* REQUIRED ACTION:
Among the entries below, please repeat exactly and only the lines from the line containing "stage | hold" to the line containing "3_3_place_gp | 0.412 | 4949 | 35300", both lines included.

Start of DATASET

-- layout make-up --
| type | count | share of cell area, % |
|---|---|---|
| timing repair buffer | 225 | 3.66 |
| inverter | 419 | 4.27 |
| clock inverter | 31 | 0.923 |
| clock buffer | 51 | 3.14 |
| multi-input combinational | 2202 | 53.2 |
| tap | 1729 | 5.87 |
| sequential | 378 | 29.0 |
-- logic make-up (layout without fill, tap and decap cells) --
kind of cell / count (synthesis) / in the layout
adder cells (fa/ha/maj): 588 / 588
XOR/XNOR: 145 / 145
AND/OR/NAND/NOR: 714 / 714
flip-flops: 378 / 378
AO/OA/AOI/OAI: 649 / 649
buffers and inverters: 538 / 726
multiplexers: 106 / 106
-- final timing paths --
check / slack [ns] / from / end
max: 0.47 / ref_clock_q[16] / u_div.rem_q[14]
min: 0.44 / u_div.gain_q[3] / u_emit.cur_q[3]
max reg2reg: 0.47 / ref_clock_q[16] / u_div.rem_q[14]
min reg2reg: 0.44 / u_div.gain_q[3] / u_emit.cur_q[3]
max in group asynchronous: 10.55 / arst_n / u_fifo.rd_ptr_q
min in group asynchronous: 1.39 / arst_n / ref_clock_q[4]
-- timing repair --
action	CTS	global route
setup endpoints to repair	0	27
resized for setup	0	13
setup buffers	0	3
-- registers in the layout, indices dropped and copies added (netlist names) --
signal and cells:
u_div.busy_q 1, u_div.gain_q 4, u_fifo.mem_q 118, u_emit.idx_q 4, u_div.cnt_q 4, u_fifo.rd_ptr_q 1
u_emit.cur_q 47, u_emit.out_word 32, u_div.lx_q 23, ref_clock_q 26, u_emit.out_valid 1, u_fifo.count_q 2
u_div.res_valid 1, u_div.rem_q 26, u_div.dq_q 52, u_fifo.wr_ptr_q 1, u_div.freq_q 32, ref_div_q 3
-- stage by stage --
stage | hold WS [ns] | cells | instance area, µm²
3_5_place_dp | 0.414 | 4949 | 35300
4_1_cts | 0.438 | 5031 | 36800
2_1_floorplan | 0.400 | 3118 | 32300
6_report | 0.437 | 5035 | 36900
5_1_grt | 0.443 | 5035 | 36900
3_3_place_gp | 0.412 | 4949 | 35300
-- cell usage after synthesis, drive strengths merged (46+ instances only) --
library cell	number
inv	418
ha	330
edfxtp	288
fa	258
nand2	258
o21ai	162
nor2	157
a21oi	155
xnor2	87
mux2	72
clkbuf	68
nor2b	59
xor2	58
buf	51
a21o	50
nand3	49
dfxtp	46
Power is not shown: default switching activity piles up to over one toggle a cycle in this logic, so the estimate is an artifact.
[src/rtl/msbf_pkg.sv]
// Shared types, codes and default sizes for the message slot with backlog FIFO.
package msbf_pkg;

    localparam int SLOT_BYTES_DEF    = 64;
    localparam int BACKLOG_BYTES_DEF = 256;

    typedef enum logic [1:0] {
        ACT_ADD   = 2'd0,
        ACT_NEXT  = 2'd1,
        ACT_FLUSH = 2'd2,
        ACT_READ  = 2'd3
    } action_t;

    typedef enum logic [1:0] {
        ST_OK           = 2'd0,
        ST_TOO_LONG     = 2'd1,
        ST_BACKLOG_FULL = 2'd2
    } status_t;

    typedef enum logic [1:0] {
        TGT_SLOT      = 2'd0,
        TGT_BACKLOG   = 2'd1,
        TGT_DROP_LONG = 2'd2,
        TGT_DROP_FULL = 2'd3
    } target_t;

    typedef enum logic [3:0] {
        S_IDLE,
        S_ADD_HEAD,
        S_ADD_DATA,
        S_NEXT_SIZE,
        S_COPY_RD,
        S_COPY_WR,
        S_READ_WAIT,
        S_FINISH
    } state_t;

    typedef struct packed {
        action_t     action;
        logic [7:0]  msg_length;
        logic [7:0]  data_byte;
        logic [5:0]  read_index;
    } req_item_t;

    typedef struct packed {
        status_t     status;
        logic [7:0]  read_data;
        logic [6:0]  current_length;
        logic        message_ready;
        logic [8:0]  backlog_used;
    } rsp_item_t;

endpackage
$ cat src/obb_sphere_contact_assert.svh
// Assertion macros used by the sphere-box contact top module.
`ifndef OBB_SPHERE_CONTACT_ASSERT_SVH
`define OBB_SPHERE_CONTACT_ASSERT_SVH
`ifndef NO_ASSERTIONS
`define OSC_ASSERT_IMP(label, clk, rst, ante, cons) \
   label: assert property (@(posedge clk) disable iff (rst) (ante) |-> (cons)) \
      else $error("assertion failed");
`define OSC_ASSERT_NXT(label, clk, rst, ante, cons) \
   label: assert property (@(posedge clk) disable iff (rst) (ante) |=> (cons)) \
      else $error("assertion failed");
`else
`define OSC_ASSERT_IMP(label, clk, rst, ante, cons)
`define OSC_ASSERT_NXT(label, clk, rst, ante, cons)
`endif
`endif

$ cat src/osc_pkg.sv
// Package: formats, constants and shared types of the sphere-box contact block.
`default_nettype none
package osc_pkg;
   localparam int COORD_BITS = 20;
   localparam int FRAC_BITS  = 8;
   localparam int ROT_FRAC   = 14;
   localparam int ROT_BITS   = 16;
   localparam int HALF_BITS  = COORD_BITS - 1;
   localparam int TAG_BITS   = 16;
   localparam int CSR_BITS   = 60;
   localparam int CSR_IDX_BITS = 3;
   localparam int NORM_BITS  = 16;
   localparam int NORM_ONE   = 16384;
   // Widths of the datapath
   localparam int DIFF_BITS  = COORD_BITS + 1;
   localparam int ACC_BITS   = DIFF_BITS + ROT_BITS + 2;
   localparam int LOC_BITS   = ACC_BITS - ROT_FRAC;
   localparam int ERR_BITS   = LOC_BITS + 1;
   localparam int SQ_BITS    = 2 * HALF_BITS;
   localparam int D2_BITS    = SQ_BITS + 2;
   localparam int S_BITS     = D2_BITS / 2 + 1;
   localparam int U_BITS     = ROT_BITS + HALF_BITS + 3;
   localparam int Q_BITS     = 15;
   localparam int QUEUE_DEPTH = 4;
   localparam int QPTR_BITS  = 2;

   typedef enum logic [CSR_IDX_BITS-1:0] {
      CSR_ROT_ROW0 = 3'd0,
      CSR_ROT_ROW1 = 3'd1,
      CSR_ROT_ROW2 = 3'd2,
      CSR_BOX_CENTER = 3'd3,
      CSR_HALF_EXTENT = 3'd4
   } csr_index_type;

   typedef struct packed {
      logic signed [COORD_BITS-1:0] center_x;
      logic signed [COORD_BITS-1:0] center_y;
      logic signed [COORD_BITS-1:0] center_z;
      logic [HALF_BITS-1:0]         radius;
      logic [TAG_BITS-1:0]          sphere_tag;
   } req_word_type;

   typedef struct packed {
      logic                         hit;
      logic signed [COORD_BITS-1:0] point_x;
      logic signed [COORD_BITS-1:0] point_y;
      logic signed [COORD_BITS-1:0] point_z;
      logic signed [NORM_BITS-1:0]  normal_x;
      logic signed [NORM_BITS-1:0]  normal_y;
      logic signed [NORM_BITS-1:0]  normal_z;
      logic [HALF_BITS-1:0]         penetration;
      logic [TAG_BITS-1:0]          result_tag;
   } rsp_word_type;

   // Classified word handed from front to back
   typedef struct packed {
      logic                         hit;
      logic signed [COORD_BITS:0]   p0;
      logic signed [COORD_BITS:0]   p1;
      logic signed [COORD_BITS:0]   p2;
      logic signed [HALF_BITS+1:0]  e0;
      logic signed [HALF_BITS+1:0]  e1;
      logic signed [HALF_BITS+1:0]  e2;
      logic [D2_BITS-1:0]           dist2;
      logic [HALF_BITS-1:0]         radius;
      logic [TAG_BITS-1:0]          tag;
   } job_type;

   typedef struct packed {
      logic signed [ROT_BITS-1:0] r00, r01, r02, r10, r11, r12, r20, r21, r22;
      logic signed [COORD_BITS-1:0] b0, b1, b2;
      logic [HALF_BITS-1:0] h0, h1, h2;
   } box_type;

   // Round right shift by ROT_FRAC, halves toward plus infinity
   function automatic logic signed [LOC_BITS-1:0] rnd14(input logic signed [ACC_BITS-1:0] v);
      logic signed [ACC_BITS-1:0] x;
      x = v + ACC_BITS'(1 << (ROT_FRAC - 1));
      return LOC_BITS'(x >>> ROT_FRAC);
   endfunction
endpackage
`default_nettype wire

$ cat src/osc_queue.sv
// Small FIFO between front and back.
`default_nettype none
module osc_queue (
   input  wire logic            clock,
   input  wire logic            reset,
   input  wire logic            push,
   input  wire osc_pkg::job_type push_word,
   input  wire logic            pop,
   output osc_pkg::job_type     pop_word,
   output logic                 not_empty,
   output logic [osc_pkg::QPTR_BITS:0] count
);
   import osc_pkg::*;
   job_type mem_ff [QUEUE_DEPTH];
   logic [QPTR_BITS-1:0] wp_ff, rp_ff;
   logic [QPTR_BITS:0]   cnt_ff;

   always_ff @(posedge clock) begin
      if (reset) begin
         wp_ff <= '0; rp_ff <= '0; cnt_ff <= '0;
      end else begin
         if (push) wp_ff <= wp_ff + 1'b1;
         if (pop) rp_ff <= rp_ff + 1'b1;
         cnt_ff <= cnt_ff + (QPTR_BITS+1)'(push) - (QPTR_BITS+1)'(pop);
      end
   end

   always_ff @(posedge clock) begin
      if (push) mem_ff[wp_ff] <= push_word;
   end

   assign pop_word = mem_ff[rp_ff];
   assign not_empty = cnt_ff != '0;
   assign count = cnt_ff;
endmodule
`default_nettype wire
===== config.mk =====
export PLATFORM = sky130hd
export DESIGN_NAME = mmffc_ram
export DESIGN_NICKNAME = d
export VERILOG_FILES = /design/src/rtl/mmffc_ram.sv
export SDC_FILE = /design/constraint.sdc
export NUM_CORES = 1
export LEC_CHECK = 0
export BUFFER_PORTS_ARGS = -buffer_cell sky130_fd_sc_hd__buf_2
export CAP_MARGIN = 5
export CORE_ASPECT_RATIO = 1.75
export CORE_MARGIN = 5
export CORE_UTILIZATION = 63
export CTS_BUF_LIST = sky130_fd_sc_hd__clkbuf_4
export DETAILED_ROUTE_END_ITERATION = 8
export PLACE_DENSITY = 0.91
export SKIP_LAST_GASP = 1
export SLEW_MARGIN = 10
export SYNTH_ARGS = -nofsm -noshare
export SYNTH_HDL_FRONTEND = slang
export SYNTH_SLANG_ARGS = --single-unit

===== constraint.sdc =====
create_clock -name i_clk -period 2.1 [get_ports i_clk]
set_input_delay 0.21 -clock i_clk [delete_from_list [all_inputs] [get_ports i_clk]]
set_output_delay 0.21 -clock i_clk [all_outputs]
set_load 0.02 [all_outputs]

End of DATASET

* REPLY:
stage | hold WS [ns] | cells | instance area, µm²
3_5_place_dp | 0.414 | 4949 | 35300
4_1_cts | 0.438 | 5031 | 36800
2_1_floorplan | 0.400 | 3118 | 32300
6_report | 0.437 | 5035 | 36900
5_1_grt | 0.443 | 5035 | 36900
3_3_place_gp | 0.412 | 4949 | 35300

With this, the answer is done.